The fear of repercussions from a European land war, as well as the stalled talks to renew a version of the Iranian nuclear deal (known as the Joint Comprehensive Plan of Action), has experts fretting a potential energy shortage, as American fuel reserves would only cover a few weeks’ needs since the market recovered after the pandemic tanked the oil market, according to Sarah Emerson, the president of the oil consultancy Energy Security Analysis.
Historically, global oil price trends hit consumers’ pockets within a week or two.
One glimmer of hope came from the January projections from the U.S. Energy Information Administration (EIA), which predicted that gasoline demand growth would slow down through 2022, driving prices down in the next few months.
Prices are expected to average at $3.06 dollars per gallon this year, which marks an increase from the $3 dollars average in 2021 — but is still lower than last year’s high of $3.43 in the Five Boroughs, according to the New York State Energy Research and Development Authority. This trend is expected to continue and keep prices dropping down to $2.80 dollars in 2023, nationwide.
The EIA forecasts that there will be more driving in the U.S. in 2022 and 2023 than there was before the COVID-19 pandemic, but that will be offset by the increase of more fuel-efficient cars, which will ultimately slow down the growth of gas demand.
And for Brooklyn motorists, the increase in gas prices may be a major factor in lowering total demand.
“What I have noticed in the last week is that the same volume of people come to get gas, but they get less than they used to,” said 48-year-old Gigi Clair, who has worked at a gas station on the corner of Bedford and Atlantic avenues for the last eight months. “People might be running tighter on what they can afford and keeping their fingers crossed until they make it home.”

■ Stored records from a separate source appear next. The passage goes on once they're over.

`config.mk`:
```
export PLATFORM = sky130hd
export DESIGN_NAME = tsiar_regs
export DESIGN_NICKNAME = d
export VERILOG_FILES = /design/src/tsiar_pkg.sv /design/src/tsiar_regs.sv
export SDC_FILE = /design/constraint.sdc
export NUM_CORES = 1
export LEC_CHECK = 0
export BUFFER_PORTS_ARGS = -buffer_cell sky130_fd_sc_hd__buf_4
export CAP_MARGIN = 15
export CORE_MARGIN = 2
export CORE_UTILIZATION = 25
export CTS_BUF_LIST = sky130_fd_sc_hd__clkbuf_4
export CTS_CLUSTER_SIZE = 12
export DETAILED_ROUTE_END_ITERATION = 7
export GPL_TIMING_DRIVEN = 0
export PLACE_DENSITY = 0.5
export SYNTH_ARGS = -nofsm -noshare
export SYNTH_HDL_FRONTEND = slang
export SYNTH_SLANG_ARGS = --single-unit
```
`constraint.sdc`:
```
create_clock -name MCLK -period 1.5 [get_ports MCLK]
set_input_delay 0.45 -clock MCLK [delete_from_list [all_inputs] [get_ports MCLK]]
set_output_delay 0.45 -clock MCLK [all_outputs]
set_load 0.02 [all_outputs]
```
`src/tsiar_pkg.sv`:
```
package tsiar_pkg;
  // register byte offsets
  localparam logic [7:0] OFS_MODULE_STATUS = 8'h3C;
  localparam logic [7:0] OFS_STATUS_CLEAR = 8'h40;
  localparam logic [7:0] OFS_IRQ_ENABLE_SET = 8'h44;
  localparam logic [7:0] OFS_IRQ_ENABLE_CLEAR = 8'h48;
  localparam logic [7:0] OFS_IRQ_MASK = 8'h4C;
  localparam logic [7:0] OFS_ACQ_SELECT = 8'h50;
  localparam logic [7:0] OFS_ACQ_COUNT = 8'h54;
  // status bit positions
  localparam int BIT_ENABLED = 0;
  localparam int BIT_CALIBRATING = 1;
  localparam int BIT_STATUS_CHANGE = 2;
  localparam int BIT_SENSOR_ACTIVE = 3;
  localparam int BIT_BURST_REQ = 4;
  localparam int BIT_COUNT_READY = 8;
  localparam int BIT_ACQ_COMPLETE = 9;
  localparam int BIT_STATE_WR_REQ = 16;
  localparam int BIT_STATE_RD_READY = 17;
  localparam int BIT_STATE_CHANGED = 23;
  // bits that software may clear, and that may raise the interrupt
  localparam logic [31:0] IRQ_SRC_MASK = 32'h0080_0306;
  localparam logic [31:0] RESET_ZERO = 32'h0000_0000;
  localparam logic [1:0] SEL_RESET = 2'h0;
  // acquired count layout
  localparam int COUNT_LSB = 0;
  localparam int INDEX_LSB = 16;
  localparam int YIDX_LSB = 24;

  typedef enum logic [1:0] {
    TSIAR_SEL_GROUP_A = 2'h0,
    TSIAR_SEL_GROUP_B = 2'h1,
    TSIAR_SEL_MATRIX = 2'h2,
    TSIAR_SEL_UNDEF = 2'h3
  } tsiar_sel_t;

  // one acquired count result from the acquisition engine
  typedef struct packed {
    logic [7:0] y_index;
    logic [7:0] pair_or_row_index;
    logic [15:0] count;
  } tsiar_count_t;

  // events and levels reported by the acquisition engines
  typedef struct packed {
    logic module_enabled;
    logic autonomous_calibrating;
    logic autonomous_status_change;
    logic autonomous_sensor_active;
    logic burst_length_required;
    logic count_valid;
    logic acquisition_complete;
    logic state_word_write_request;
    logic state_word_read_ready;
    logic touch_state_changed;
  } tsiar_evt_t;
endpackage : tsiar_pkg

```
`src/tsiar_regs.sv`:
```
// Functional notes
// - status bit 0 shows module enabled.
// - status bit 1 shows calibration; clearable, maskable interrupt source.
// - status bit 2 set on autonomous sensor status change; interrupt source.
// - status bit 3 shows autonomous sensor active.
// - status bit 4 shows matrix acquisition waiting for burst lengths.
// - status bit 8 set when a new count value is available.
// - status bit 9 reads 0 during acquisition, 1 when complete; here it stays set until cleared by a one, a start does not clear it.
// - status bit 16 shows state engine requests a state word write.
// - status bit 17 shows new state word available to read.
// - status bit 23 set when sensor state word bits changed.
// - writing one to status clear clears bits 23, 9, 8, 2, 1.
// - zero bits written to clear, enable, disable registers change nothing.
// - writing one to enable register sets the matching mask bit.
// - writing one to disable register clears the matching mask bit.
// - mask register reads enabled sources, resets to zero.
// - any select register write starts acquisition of the selected type.
// - select register reads back the last written selector, reset zero.
// - count register holds count 15:0, pair/X 23:16, Y 31:24.
// - touch group results carry Y zero, rising pair index.
// - matrix results step Y for each X, then advance X.
//
// Local design decision: the strobed register port.
`timescale 1ns/1ps
`default_nettype none
module tsiar_regs (
  input wire logic MCLK,
  input wire logic RESET_N,
  input wire logic [7:0] ADDR,
  input wire logic [31:0] WDATA,
  input wire logic WR,
  input wire logic RD,
  output logic [31:0] RDATA,
  input wire tsiar_pkg::tsiar_evt_t EVT,
  input wire tsiar_pkg::tsiar_count_t COUNT_IN,
  output logic ACQ_START,
  output tsiar_pkg::tsiar_sel_t ACQ_SEL,
  output logic IRQ
);
  import tsiar_pkg::*;

  ////////////////////////////////////////////////////////////////////////////
  // address decode; an exact byte match, so a misaligned offset hits nothing
  function automatic logic addr_hit(input logic [7:0] a, input logic [7:0] o);
    return a == o;
  endfunction : addr_hit
  logic wr_clear, wr_ien, wr_idis, wr_sel;
  logic rd_status, rd_mask, rd_sel, rd_count;
  assign wr_clear = WR && addr_hit(ADDR, OFS_STATUS_CLEAR);
  assign wr_ien = WR && addr_hit(ADDR, OFS_IRQ_ENABLE_SET);
  assign wr_idis = WR && addr_hit(ADDR, OFS_IRQ_ENABLE_CLEAR);
  assign wr_sel = WR && addr_hit(ADDR, OFS_ACQ_SELECT);
  // read decodes feed only the checks below; the read mux keys on ADDR
  assign rd_status = RD && addr_hit(ADDR, OFS_MODULE_STATUS);
  assign rd_mask = RD && addr_hit(ADDR, OFS_IRQ_MASK);
  assign rd_sel = RD && addr_hit(ADDR, OFS_ACQ_SELECT);
  assign rd_count = RD && addr_hit(ADDR, OFS_ACQ_COUNT);

  ////////////////////////////////////////////////////////////////////////////
  // sticky status flags; a set in the clearing cycle wins
  logic [31:0] sticky_r, sticky_nxt, set_vec, clr_vec;
  always_comb begin
    set_vec = RESET_ZERO;
    set_vec[BIT_CALIBRATING] = EVT.autonomous_calibrating;
    set_vec[BIT_STATUS_CHANGE] = EVT.autonomous_status_change;
    set_vec[BIT_COUNT_READY] = EVT.count_valid;
    set_vec[BIT_ACQ_COMPLETE] = EVT.acquisition_complete;
    set_vec[BIT_STATE_CHANGED] = EVT.touch_state_changed;
  end
  assign clr_vec = wr_clear ? (WDATA & IRQ_SRC_MASK) : RESET_ZERO;
  assign sticky_nxt = ((sticky_r & ~clr_vec) | set_vec) & IRQ_SRC_MASK;
  always_ff @(posedge MCLK or negedge RESET_N) begin
    if (!RESET_N) begin
      sticky_r <= RESET_ZERO;
    end else begin
      sticky_r <= sticky_nxt;
    end
  end

  ////////////////////////////////////////////////////////////////////////////
  // interrupt mask
  logic [31:0] mask_r, mask_nxt;
  assign mask_nxt = ((mask_r | (wr_ien ? WDATA : RESET_ZERO))
                    & ~(wr_idis ? WDATA : RESET_ZERO)) & IRQ_SRC_MASK;
  always_ff @(posedge MCLK or negedge RESET_N) begin
    if (!RESET_N) begin
      mask_r <= RESET_ZERO;
    end else begin
      mask_r <= mask_nxt;
    end
  end
  assign IRQ = |(sticky_r & mask_r);

  ////////////////////////////////////////////////////////////////////////////
  // acquisition select and start pulse
  logic [1:0] sel_r;
  logic start_r;
  always_ff @(posedge MCLK or negedge RESET_N) begin
    if (!RESET_N) begin
      sel_r <= SEL_RESET;
      start_r <= 1'b0;
    end else begin
      start_r <= wr_sel;
      if (wr_sel) begin
        sel_r <= WDATA[1:0];
      end
    end
  end
  assign ACQ_START = start_r;
  assign ACQ_SEL = tsiar_sel_t'(sel_r);

  ////////////////////////////////////////////////////////////////////////////
  // count capture; engine delivers results in scan order
  // touch order
  logic [31:0] count_r;
  always_ff @(posedge MCLK or negedge RESET_N) begin
    if (!RESET_N) begin
      count_r <= RESET_ZERO;
    end else if (EVT.count_valid) begin
      count_r <= COUNT_IN;
    end
  end

  ////////////////////////////////////////////////////////////////////////////
  // status word; level bits follow the engines directly
  logic [31:0] status_w;
  always_comb begin
    status_w = sticky_r;
    status_w[BIT_ENABLED] = EVT.module_enabled;
    status_w[BIT_CALIBRATING] = sticky_r[BIT_CALIBRATING];
    status_w[BIT_SENSOR_ACTIVE] = EVT.autonomous_sensor_active;
    status_w[BIT_BURST_REQ] = EVT.burst_length_required;
    status_w[BIT_STATE_WR_REQ] = EVT.state_word_write_request;
    status_w[BIT_STATE_RD_READY] = EVT.state_word_read_ready;
  end

  ////////////////////////////////////////////////////////////////////////////
  // read mux, registered; unmapped and write-only offsets read zero
  logic [31:0] rd_mux, rdata_r;
  always_comb begin
    unique case (ADDR)
      OFS_MODULE_STATUS: rd_mux = status_w;
      OFS_IRQ_MASK: rd_mux = mask_r;
      OFS_ACQ_SELECT: rd_mux = {30'h0000_0000, sel_r};
      OFS_ACQ_COUNT: rd_mux = count_r;
      default: rd_mux = RESET_ZERO;
    endcase
  end
  always_ff @(posedge MCLK or negedge RESET_N) begin
    if (!RESET_N) begin
      rdata_r <= RESET_ZERO;
    end else begin
      rdata_r <= RD ? rd_mux : RESET_ZERO;
    end
  end
  assign RDATA = rdata_r;
endmodule : tsiar_regs
`default_nettype wire

```
==> results of run 1 <==
-- worst paths after layout --
check	start	end	cells past startpoint
max	mask_r[9]	IRQ	3
min	RESET_N	RDATA[24]	1
max reg2reg	ACQ_SEL[1]	RDATA[1]	4
min reg2reg	count_r[29]	RDATA[29]	1
max in group asynchronous	RESET_N	RDATA[9]	1
min in group MCLK	WDATA[2]	mask_r[2]	2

Clair has stopped driving her car to work since the price surge, and says she will continue to take two buses to get back home unless gas prices drop back down to $2.75 dollars.
For others, however, public transportation is not an option.
Cristian Hidalgo, 42, is an Uber driver living in Crown Heights. He had to drive 4.4 miles before starting his workday to get to a gas station in Greenpoint, where gas prices reached $3.47 dollars on Thursday — slightly less than the $3.63 dollars per gallon at the stations in his area.
“I wouldn’t go out of my way if this was only happening for now, but it has been coming for a while and it seems like it might get much worse,” he said.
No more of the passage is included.